Medicine grew autonomously and started to think about its own methodological status before any other scientific or technical discipline. It differed from them and played a paradigmatic role in ancient Greece because it had a very effective test to validate its claims and theories: the life or death of the patient. From the dawn of the Greek world, it appeared with its full significance: the level of detail and knowledge shown by Homer in the Iliad and the Odyssey in the description of wounds and cures prompted a German scholar, at the end of the nineteenth century, to suggest a war doctor as the author of the two poems
Greek medicine was on the one hand the winning science of Hippocrates, and on the other hand the enormously influential activity of the sanctuaries of Asclepius and Apollo. Indeed it also branched out into local developments such as in Magna Graecia (‘Italic’ medicine), but a large number of independent doctors, working in major and minor centres, added to this more or less institutional activity. They did not write treatises nor did they leave direct evidence, and we must rely on numerous yet often difficult-to-interpret epigraphic remains and a few mentions in literary writings.

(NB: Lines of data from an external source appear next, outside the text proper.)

**src/rtl/usec_timer_pkg.sv**
```systemverilog
package usec_timer_pkg;

   // Action the counter requests from the control register on a tick
   typedef enum logic [1:0] {
      EXP_NONE   = 2'd0,
      EXP_RELOAD = 2'd1,
      EXP_HALT   = 2'd2
   } expiry_e;

endpackage

```
**src/rtl/utm_arm_ctrl.sv**
```systemverilog
module utm_arm_ctrl
   import usec_timer_pkg::*;
#(
   parameter int CNT_W = 29
) (
   input  logic             clk,
   input  logic             rst_n,
   input  logic             load,
   input  logic             load_run,
   input  logic             load_rep,
   input  logic [CNT_W-1:0] load_val,
   input  expiry_e          exp_act,
   output logic             run,
   output logic             rep,
   output logic [CNT_W-1:0] reload_val
);

   always_ff @(posedge clk or negedge rst_n) begin
      if (!rst_n) begin
         run        <= 1'b0;
         rep        <= 1'b0;
         reload_val <= '0;
      end else if (load) begin
         run        <= load_run;
         rep        <= load_rep;
         reload_val <= load_val;
      end else if (exp_act == EXP_HALT) begin
         run <= 1'b0;
      end
   end

   // a repeat expiry leaves the run flag set
   p_rep_keeps_run_r5: assert property (@(posedge clk) disable iff (!rst_n)
      (exp_act == EXP_RELOAD && !load) |=> run);

endmodule

```
**src/rtl/utm_down_counter.sv**
```systemverilog
module utm_down_counter
   import usec_timer_pkg::*;
#(
   parameter int CNT_W = 29
) (
   input  logic             clk,
   input  logic             rst_n,
   input  logic             tick,
   input  logic             run,
   input  logic             rep,
   input  logic [CNT_W-1:0] reload_val,
   input  logic             load,
   input  logic [CNT_W-1:0] load_val,
   output logic [CNT_W-1:0] count,
   output expiry_e          exp_act
);

   logic at_zero;
   logic step;

   assign at_zero = (count == '0);
   assign step    = tick && run && !load;

   always_comb begin
      exp_act = EXP_NONE;
      if (step && at_zero) begin
         exp_act = rep ? EXP_RELOAD : EXP_HALT;
      end
   end

   always_ff @(posedge clk or negedge rst_n) begin
      if (!rst_n) begin
         count <= '0;
      end else if (load) begin
         count <= load_val;
      end else if (step) begin
         if (!at_zero) begin
            count <= count - CNT_W'(1);
         end else if (rep) begin
            count <= reload_val;
         end
      end
   end

   // one decrement per tick while running
   p_dec_per_tick_r7: assert property (@(posedge clk) disable iff (!rst_n)
      (tick && run && !load && count != '0) |=> (count == $past(count) - CNT_W'(1)));

   // no tick, no load -> count holds
   p_hold_no_tick_r7: assert property (@(posedge clk) disable iff (!rst_n)
      (!tick && !load) |=> $stable(count));

endmodule

```
**src/rtl/utm_irq_latch.sv**
```systemverilog
module utm_irq_latch #(
   parameter bit SET_WINS = 1'b1
) (
   input  logic clk,
   input  logic rst_n,
   input  logic set,
   input  logic clr,
   output logic irq
);

   generate
      if (SET_WINS) begin : g_set_wins
         always_ff @(posedge clk or negedge rst_n) begin
            if (!rst_n)   irq <= 1'b0;
            else if (set) irq <= 1'b1;
            else if (clr) irq <= 1'b0;
         end

         // an expiry beats a simultaneous acknowledge
         p_set_beats_clr_r9: assert property (@(posedge clk) disable iff (!rst_n)
            set |=> irq);
      end else begin : g_clr_wins
         always_ff @(posedge clk or negedge rst_n) begin
            if (!rst_n)   irq <= 1'b0;
            else if (clr) irq <= 1'b0;
            else if (set) irq <= 1'b1;
         end

         p_clr_beats_set_r6: assert property (@(posedge clk) disable iff (!rst_n)
            clr |=> !irq);
      end
   endgenerate

   // level interrupt stays until acknowledged
   p_irq_held_r6: assert property (@(posedge clk) disable iff (!rst_n)
      (irq && !clr) |=> irq);

endmodule

```
**src/rtl/usec_event_timer.sv**
```systemverilog
module usec_event_timer
   import usec_timer_pkg::*;
#(
   parameter int DATA_W   = 32,
   parameter int CNT_W    = 29,
   parameter int RUN_BIT  = 31,
   parameter int REP_BIT  = 30,
   parameter int ACK_BIT  = 30,
   parameter bit SET_WINS = 1'b1
) (
   input  logic              clk,
   input  logic              rst_n,
   input  logic              tick,
   input  logic              ctl_wr,
   input  logic [DATA_W-1:0] ctl_wdata,
   input  logic              ack_wr,
   input  logic [DATA_W-1:0] ack_wdata,
   output logic [DATA_W-1:0] ctl_rdata,
   output logic [DATA_W-1:0] cnt_rdata,
   output logic              irq
);

   localparam int PAD_W = DATA_W - CNT_W;

   // Elaboration-time parameter checks
   generate
      if (CNT_W < 1 || PAD_W < 2) begin : g_bad_width
         $error("usec_event_timer: CNT_W must leave room for the flag bits");
      end
      if (RUN_BIT < CNT_W || RUN_BIT >= DATA_W || REP_BIT < CNT_W || REP_BIT >= DATA_W) begin : g_bad_flag
         $error("usec_event_timer: flag bits must sit above the count field");
      end
      if (RUN_BIT == REP_BIT) begin : g_flag_clash
         $error("usec_event_timer: run and repeat flags must differ");
      end
      if (ACK_BIT >= DATA_W) begin : g_bad_ack
         $error("usec_event_timer: acknowledge bit out of range");
      end
   endgenerate

   logic             run;
   logic             rep;
   logic [CNT_W-1:0] reload_val;
   logic [CNT_W-1:0] count;
   expiry_e          exp_act;
   logic             ack_hit;
   logic             unused_wbits;

   assign ack_hit      = ack_wr && ack_wdata[ACK_BIT];
   assign unused_wbits = ^{ctl_wdata, ack_wdata};

   utm_arm_ctrl #(.CNT_W(CNT_W)) u_arm (
      .clk        (clk),
      .rst_n      (rst_n),
      .load       (ctl_wr),
      .load_run   (ctl_wdata[RUN_BIT]),
      .load_rep   (ctl_wdata[REP_BIT]),
      .load_val   (ctl_wdata[CNT_W-1:0]),
      .exp_act    (exp_act),
      .run        (run),
      .rep        (rep),
      .reload_val (reload_val)
   );

   utm_down_counter #(.CNT_W(CNT_W)) u_cnt (
      .clk        (clk),
      .rst_n      (rst_n),
      .tick       (tick),
      .run        (run),
      .rep        (rep),
      .reload_val (reload_val),
      .load       (ctl_wr),
      .load_val   (ctl_wdata[CNT_W-1:0]),
      .count      (count),
      .exp_act    (exp_act)
   );

   utm_irq_latch #(.SET_WINS(SET_WINS)) u_irq (
      .clk   (clk),
      .rst_n (rst_n),
      .set   (exp_act != EXP_NONE),
      .clr   (ack_hit),
      .irq   (irq)
   );

   always_comb begin
      ctl_rdata              = '0;
      ctl_rdata[RUN_BIT]     = run;
      ctl_rdata[REP_BIT]     = rep;
      ctl_rdata[CNT_W-1:0]   = reload_val;
   end

   assign cnt_rdata = {{PAD_W{1'b0}}, count};

   // a stopped timer keeps its count
   p_stopped_holds_r3: assert property (@(posedge clk) disable iff (!rst_n)
      (!ctl_rdata[RUN_BIT] && !ctl_wr) |=> $stable(cnt_rdata));

   // a stopped timer raises no new interrupt
   p_stopped_quiet_r3: assert property (@(posedge clk) disable iff (!rst_n)
      (!ctl_rdata[RUN_BIT] && !ctl_wr && !irq) |=> !irq);

   // single-shot expiry drops the run flag
   p_oneshot_halts_r4: assert property (@(posedge clk) disable iff (!rst_n)
      (ctl_rdata[RUN_BIT] && !ctl_rdata[REP_BIT] && tick && !ctl_wr && cnt_rdata == '0)
      |=> !ctl_rdata[RUN_BIT]);

   // repeat expiry reloads the count
   p_repeat_reloads_r5: assert property (@(posedge clk) disable iff (!rst_n)
      (ctl_rdata[RUN_BIT] && ctl_rdata[REP_BIT] && tick && !ctl_wr && cnt_rdata == '0)
      |=> (cnt_rdata[CNT_W-1:0] == ctl_rdata[CNT_W-1:0]));

   // a control write restarts the count at once
   p_restart_r8: assert property (@(posedge clk) disable iff (!rst_n)
      ctl_wr |=> (cnt_rdata[CNT_W-1:0] == $past(ctl_wdata[CNT_W-1:0])));

   // upper count readback bits stay zero
   p_cnt_pad_r7: assert property (@(posedge clk) disable iff (!rst_n)
      cnt_rdata[DATA_W-1:CNT_W] == '0);

endmodule

```
**config.mk**
```make
export PLATFORM = sky130hd
export DESIGN_NAME = usec_event_timer
export DESIGN_NICKNAME = d
export VERILOG_FILES = /design/src/rtl/usec_timer_pkg.sv /design/src/rtl/utm_arm_ctrl.sv /design/src/rtl/utm_down_counter.sv /design/src/rtl/utm_irq_latch.sv /design/src/rtl/usec_event_timer.sv
export SDC_FILE = /design/constraint.sdc
export NUM_CORES = 1
export LEC_CHECK = 0
export ABC_CLOCK_PERIOD_IN_PS = 2200
export BUFFER_PORTS_ARGS = -buffer_cell sky130_fd_sc_hd__buf_2
export CORE_UTILIZATION = 44
export CTS_CLUSTER_DIAMETER = 60
export DETAILED_ROUTE_END_ITERATION = 10
export MAX_ROUTING_LAYER = met4
export PLACE_DENSITY = 0.76
export SYNTH_ARGS = -nofsm -noshare
export SYNTH_HDL_FRONTEND = slang
export SYNTH_SLANG_ARGS = --single-unit
```
**constraint.sdc**
```tcl
create_clock -name clk -period 2.2 [get_ports clk]
set_clock_uncertainty 0.05 [all_clocks]
set_input_delay 0.44 -clock clk [delete_from_list [all_inputs] [get_ports clk]]
set_output_delay 0.44 -clock clk [all_outputs]
set_load 0.05 [all_outputs]
```
# Word level (Yosys, flattened, before mapping)

Index checks and enable logic that the tools add are counted.

Input port bits: 69
Logic and storage cells: 29
Flip-flop bits (word level): 61
Output and inout bits: 65

$add $sub $neg: 1
Reduce and logical (&&, ||, !) cells: 11
Eq/ne operators: 2
Multiplexer cells: 10

Operators with widths:

| kind                                                | count |
|---|---|
| 2-to-1 mux 29 bit                                   | 4 |
| zero test 29 bit                                    | 1 |
| subtractor 29 x 1 -> 29 bit (second input constant) | 1 |
| nonzero test 2 bit                                  | 4 |
| logical AND 1 bit                                   | 4 |
| 2-to-1 mux 1 bit                                    | 4 |
| 2-to-1 mux 2 bit                                    | 2 |
| inequality test 3 bit (second input constant)       | 1 |
| == test 2 bit (second input constant)               | 1 |
| AND reduction 2 bit                                 | 1 |
| zero test 1 bit                                     | 1 |

# Depth between registers and ports, before layout

Gate-level depths: netlist (run 1).

Depth after elaboration: 7
Mapped depth: 9
Depth with buffers taken out: 8

# Hierarchy

A second synthesis (run 1) with hierarchy kept.

Cell total of the unflattened synthesis: 351
Area, all modules: 3,629.7 sq um

Modules (own cells, without submodules):

| module           | cells an instance | sequential area each (sq um) | area an instance (sq um) | times used |
|---|---|---|---|---|
| utm_down_counter | 271               | 725.7                        | 2,363.5                  | 1 |
| utm_arm_ctrl     | 68                | 775.7                        | 1,168.6                  | 1 |
| usec_event_timer | 9                 | 0.0                          | 61.3                     | 1 |
| utm_irq_latch    | 3                 | 25.0                         | 36.3                     | 1 |

# Least setup slack after synthesis (run 1)

OpenSTA, ideal clock, no wires.

Path kind: reg2reg
Start point: register u_cnt.count[0]
End point: register u_cnt.count[13]
Required time: 2,026 ps
Buffers on the path: 1
Library setup time: 124 ps
Data arrival time: 2,506 ps
Setup slack: -479 ps
Period minus slack after synthesis: 2,679 ps
Stages on the path, launching flop included: 10
Cells stage by stage: dfrtp_1 > inv_1 > ha_1 > nor4b_1 > nand2_1 > nor4_4 > buf_6 > nor3_1 > a211oi_2 > o2bb2ai_1

Word-level cells in the longest chain between the ends: 4
Elaborated cells on any way between the ends: 7
Those cells by class: add/sub (1); eq/ne (1); mux (3); reduce/logical (2)

RTL lines:

| what                                                            | line                                           | text |
|---|---|---|
| start, declared                                                 | utm_down_counter.sv:14                         | `output logic [CNT_W-1:0] count,` |
| start signal, assigned                                          | utm_down_counter.sv:35                         | `count <= load_val;` |
| start signal, assigned                                          | utm_down_counter.sv:38                         | `count <= count - CNT_W'(1);` |
| start signal, assigned                                          | utm_down_counter.sv:40                         | `count <= reload_val;` |
| subtractor 29 x 1 -> 29 bit or zero test 29 bit (tied branches) | utm_down_counter.sv:38, utm_down_counter.sv:21 |  |
| 2-to-1 mux 29 bit                                               | utm_down_counter.sv:37                         | `if (!at_zero) begin` |
| 2-to-1 mux 29 bit                                               | utm_down_counter.sv:36                         | `end else if (step) begin` |
| 2-to-1 mux 29 bit                                               | utm_down_counter.sv:34                         | `end else if (load) begin` |

Parallel ways exist; a longest one is shown, timed or not. The select of a mux whose other input is x is not followed.
A chain may end at the register's enable or synchronous reset.

# Final worst setup path (run 1)

Start point: register u_cnt.count[0]
End point: register u_cnt.count[2]

Same word-level chain as after synthesis.

==> results of run 1 <==
-- power breakdown --
part	switching (mW)	internal, mW
combinational	0.881	0.432
sequential	0.0892	1.24
clock	0.445	0.565
total	1.41	2.24
-- sequential cells by signal, summed over array words and instances, names as in the netlist --
signal	count
u_arm.reload_val	29
u_arm.run	1
u_arm.rep	1
u_irq.irq	1
u_cnt.count	29
-- logic make-up (layout without fill, tap and decap cells) --
kind of cell | Yosys count | in the layout
DFF | 61 | 61
AOI/OAI and AO/OA | 113 | 113
buffers and inverters | 49 | 241
xor gates and xnor gates | 2 | 2
muxes | 15 | 15
adders and majority gates | 1 | 1
and+or+nand+nor | 132 | 132
other | 1 | 4
-- worst max-delay path: cells and delay by family, from the launching register on --
kind,cells,cell delay (ps)
fa+ha+maj,1,140
flops,1,410
buf+inv,2,230
compound gates,2,530
simple gates,3,890
-- per-layer routing --
| layer | part of all wire [%] | track usage, % |
|---|---|---|
| met5 | 0 | - |
| met4 | 2.5 | 12.6 |
| met3 | 7.0 | 4.84 |
| met2 | 48 | 48.3 |
| met1 | 42 | 36.2 |
-- cells in the final DEF (no fill, tap or decap), types with 3 or more instances in the layout --
| master | instances |
|---|---|
| buf_2 | 97 |
| buf_4 | 85 |
| dfrtp_1 | 49 |
| nand2_1 | 38 |
| o21ai_0 | 29 |
| inv_1 | 23 |
| nor2_1 | 19 |
| buf_6 | 15 |
| clkbuf_8 | 14 |
| dfrtp_2 | 12 |
| mux2_2 | 11 |
| o211ai_1 | 10 |
| a21oi_1 | 9 |
| nand3_1 | 9 |
| a31oi_1 | 9 |
| o21ai_1 | 9 |
| nor3_1 | 7 |
| nor2_4 | 6 |
| nand2b_1 | 6 |
| a22o_1 | 5 |
| or4_4 | 4 |
| or4_1 | 4 |
| nor3_4 | 4 |
| o311ai_1 | 4 |
| a211oi_2 | 4 |
| mux2i_1 | 4 |
| conb_1 | 4 |
| or2_4 | 3 |
| or2_2 | 3 |
| nor2_2 | 3 |
| nand4_1 | 3 |
| nor3_2 | 3 |
| nor4_1 | 3 |
-- worst max-delay path by stage --
stage                                  to  slack, ps  cells after the start
final                      u_cnt.count[2]       -170                      8
after global routing       u_cnt.count[4]       -260                     10
after CTS                 u_cnt.count[17]       -140                      8
after detailed placement  u_cnt.count[13]       -260                      7
after global placement     u_cnt.count[9]       -220                      7
after floorplan           u_cnt.count[13]       -320                      8
-- cell type report --
class / instances / share of cell area (%)
clock buffers: 16 / 3.83
inverters: 26 / 1.87
multi-input cells: 267 / 37.2
flip-flops and latches: 61 / 29.5
well taps: 99 / 2.37
repair buffers: 199 / 25.2
-- through the flow --
step / instances / utilization [%] / TNS, ps
floorplan: 377 / - / -6910
global placement: 640 / 62.7 / -3460
detailed placement: 640 / 62.7 / -5010
CTS: 663 / 68.1 / -1950
global route: 668 / 71.3 / -5520
finish: 668 / 71.3 / -3030
-- what timing repair did --
action	4_1_cts	5_1_grt
buffers inserted	5	5
resized for setup	45	44
hold buffers	1	0
endpoints found under the hold margin	16	0
gates cloned	1	1
setup endpoints to repair	30	31
pin swaps	11	22
==> flow_metrics.tcl, run 1 <==
set metrics [dict create \
    synth.area.mux_share_pct 4.84 \
    yosysWarningCount 0 \
    portBuffers 97 \
    route.detailed.vias_per_inst 5.64 \
    total_leakage_power_nw 2.42 \
    start_util_pct 46.2 \
    synth_xor_xnor_area_share_pct 0.518 \
    final-seq-area_mm2 0.00154 \
    flip_flop_and_latch_count_after_synthesis 61 \
    final_nets 634 \
    worst_hold_path.num_cells 3 \
    grt_start_max_net_pins 39 \
    biggest_area_consumer_among_synthesized_cells "dfrtp_1" \
    grt_setup_unrepaired "true" \
    via_count 3765 \
    outcome "finished with violations" \
    worstSetupEndpointType "flip-flop" \
    n_antenna_cell 0 \
    crit_path_start "u_cnt.count[0]" \
    detailed_place.area_mm2 0.00460 \
    power.ir.vdd_worst_uv 414 \
    setup_viol 30 \
    drt-initial-drc-count 291 \
    multi_input_area_mm2 0.00195 \
    tritoncts "done" \
    rows 31 \
    die_height_um 89.7 \
    clock_buffer_count_from_cts 9 \
    max-cap-violations 0 \
    cts-htree-levels 3 \
    critical_path_required_ps 2380 \
    main_combinational_cell_family_by_area_after_synthesis "compound AO/OA/AOI/OAI gates" \
    maxSlewViolCount 0 \
    cts.sinks 61 \
    violations "setup timing" \
    syn_inst 374 \
    achievable-frequency_mhz 423 \
    detail-route-antenna-nets 0 \
    path_max_fanout 6 \
    worstReg2RegStart "u_cnt.count[0]" \
    syn_avg_cell_area_um2 9.05 \
    ys_seq_area_share_pct 45.1 \
    clk_path_buf_depth 2 \
    post-route-cell-area_mm2 0.00523 \
    cts_root_buffer "clkbuf_8" \
    hold_path_end "u_arm.run" \
    pre_cts_slack_ps -263 \
    routed_wire_length_per_instance_um 17.1 \
    finalPower_mw 3.66 \
    synth.top_cells.by_area "dfrtp_1 45%, o21ai_0 5.6%, nand2_1 4.5%" \
    area.growth.synth_to_final_pct 54.5 \
    critical_path.max_stage_delay_ps 520 \
    finalHoldViolCount 0 \
    drc_viols 0 \
    clk_pin_slew_worst_paths_ps 60 \
    synth-compound-area-share_pct 22.6 \
    core_box_area_mm2 0.00733 \
    gp_congestion 0.941 \
    syn-cell-area_mm2 0.00338 \
    dp.final_hpwl_um 8050 \
    route.final.wire_length_um 11400 \
    reg2reg_to "u_cnt.count[2]" \
    globalRouteOverflowTotal 0 \
    hold_start "ctl_wdata[31]" \
    num-fill-cells 554 \
    global_route_wire_length_before_repair_um 17200 \
    grt_usage_pct 29.5 \
    timing.final.crit_share_pct 108 \
    horiz_die_dim_um 89.7 \
    worstSetupStartpointType "flip-flop" \
    first_global_vias 3572 \
    rr_worst_depth 8 \
    asyncSetResetFlopFracSynth_pct 100 \
    post_synth_edffs 0 \
    die_area_mm2 0.00804 \
    antenna_found_initial 0 \
    final_layout_size_suffix_gt1_share_pct 50.3 \
    ys_dominant_reg_cell "dfrtp_1" \
    cp_data_arrival_time_ps 2550 \
    critical_path_cell_by_cell "inv_2 -> ha_4 -> or4b_4 -> nor3_4 -> nand4_1 -> a21o_4 -> buf_8 -> a22o_1" \
    setup.reg_to_reg.worst_slack_ps -170 \
    worst_case_hold_slack_ps 244 \
    pwr_per_cell_area_mw_per_mm2 700 \
    tritonroute_pass_1_iters 6 \
    final.setup.worst_slack_ps -166 \
    period_needed_ps 2370 \
    synth_simple_gate_area_share_pct 20.0 \
    clock_latency_ps 350 \
    worst_path_max_delay_cell "or4b_4" \
    synth_fa_ha_area_share_pct 0.370 \
    floorplan.io_pins 134 \
    hold_path_class "in2reg" \
    post_synth_num_cell_types 60 \
    worst_setup_path_class "reg2reg" \
    netlist.area_leader.share_pct 45.1 \
    yosysMostFrequentCell "dfrtp_1" \
    synth.top_cells.by_count "61 x dfrtp_1, 41 x nand2_1, 38 x o21ai_0" \
]
Note: power is estimated with default switching activity, not from simulation.
==> run 2: changes to the inputs <==
--- a/config.mk
+++ b/config.mk
@@ -5,13 +5,14 @@
 export SDC_FILE = /design/constraint.sdc
 export NUM_CORES = 1
 export LEC_CHECK = 0
+export ABC_AREA = 1
 export ABC_CLOCK_PERIOD_IN_PS = 2200
 export BUFFER_PORTS_ARGS = -buffer_cell sky130_fd_sc_hd__buf_2
-export CORE_UTILIZATION = 44
+export CORE_UTILIZATION = 46
 export CTS_CLUSTER_DIAMETER = 60
 export DETAILED_ROUTE_END_ITERATION = 10
 export MAX_ROUTING_LAYER = met4
-export PLACE_DENSITY = 0.76
+export PLACE_DENSITY = 0.78
 export SYNTH_ARGS = -nofsm -noshare
 export SYNTH_HDL_FRONTEND = slang
 export SYNTH_SLANG_ARGS = --single-unit
==> run 2 against run 1 <==
Against the previous run: the flow now finishes without violations; die area up 6.5%; non-clock buffer count down 80; power up 1.8%; register-to-register slack better by 330 ps; largest power group unchanged; flip-flop and latch count unchanged; cell count up 12%; combinational power about the same; maximum frequency up 16%; global-route usage down 3.3 points; wire length down 11%.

The ongoing activities at the ‘Forms of Knowledge in the Ancient World’ Research Centre currently follow four paths:
Non-Hippocratic medicine until 4th century BC: the ‘losers’. Archaic medicine, the Italic ‘school’, the physiologoi, religious, magical and folk medicine; inscriptions from medical sanctuaries.

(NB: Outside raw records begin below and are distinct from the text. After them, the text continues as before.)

`config.mk`:
```
export PLATFORM = sky130hd
export DESIGN_NAME = ctl1_encoder
export DESIGN_NICKNAME = d
export VERILOG_FILES = /design/src/rtl/ctl1_pkg.sv /design/src/rtl/ctl1_conv.sv /design/src/rtl/ctl1_mask_reg.sv /design/src/rtl/ctl1_encoder.sv
export SDC_FILE = /design/constraint.sdc
export NUM_CORES = 1
export LEC_CHECK = 0
export BUFFER_PORTS_ARGS = -buffer_cell sky130_fd_sc_hd__buf_2
export CORE_UTILIZATION = 30
export CTS_BUF_LIST = sky130_fd_sc_hd__clkbuf_16
export CTS_CLUSTER_DIAMETER = 200
export DETAILED_ROUTE_END_ITERATION = 10
export GPL_TIMING_DRIVEN = 0
export HOLD_SLACK_MARGIN = 0.1
export PLACE_DENSITY = 0.48
export SYNTH_ARGS = -nofsm -noshare
export SYNTH_HDL_FRONTEND = slang
export SYNTH_SLANG_ARGS = --single-unit
export TNS_END_PERCENT = 1
```
`constraint.sdc`:
```
create_clock -name clk -period 5.6 [get_ports clk]
set_clock_uncertainty 0.2 [all_clocks]
set_input_delay 1.12 -clock clk [delete_from_list [all_inputs] [get_ports clk]]
set_output_delay 1.12 -clock clk [all_outputs]
set_load 0.1 [all_outputs]
```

Epistemological consciousness and the development of the scientific method: the “birth of intellect” and of the inductive-deductive method, from its origins to the 5th century BC, within the ambition of ‘rational’ science to be able to know the nature of things, theorizing a general interpretive scheme of reality, building up a universal system of knowledge.
Empiricism: after Aristotle, an attempt at assessing the central role of the immediate relationship between the knowing subject and empirical data developed in polemics against causal investigation and the idea that it is possible to know the intimate nature of things and what escapes perception and therefore is not visible. Charles Dickens’ “Stick to facts, Sir” (Hard Times) could aptly be considered as the motto of medical empiricism, which was born in the Hellenistic age in Alexandria out of the Herophilean school and went on until Galen’s time.
Galen: the 2nd century AD was a turning point in ancient civilization, and it was at this time that Galen, like Ptolemy in astronomy, was regarded as marking the highest development of medical science, such that this inhibited any further development for centuries. He provided an attempt at medico-philosophical syncretism in which the Euclidean criteria of rigorousness and demonstrative consistency, based on axioms and definitions, are applied to medicine, so as to create a scientific system where medical knowledge could be reworked unitarily and acquire a logical-philosophical consistency. Galen is being investigated not only for his own doctrines, but also, on the one hand, for his valuable role as bearing testimony to earlier medical and philosophical thought, and on the other for his lexicographical activity as the author of a specific Glossary of Hippocratic terminology.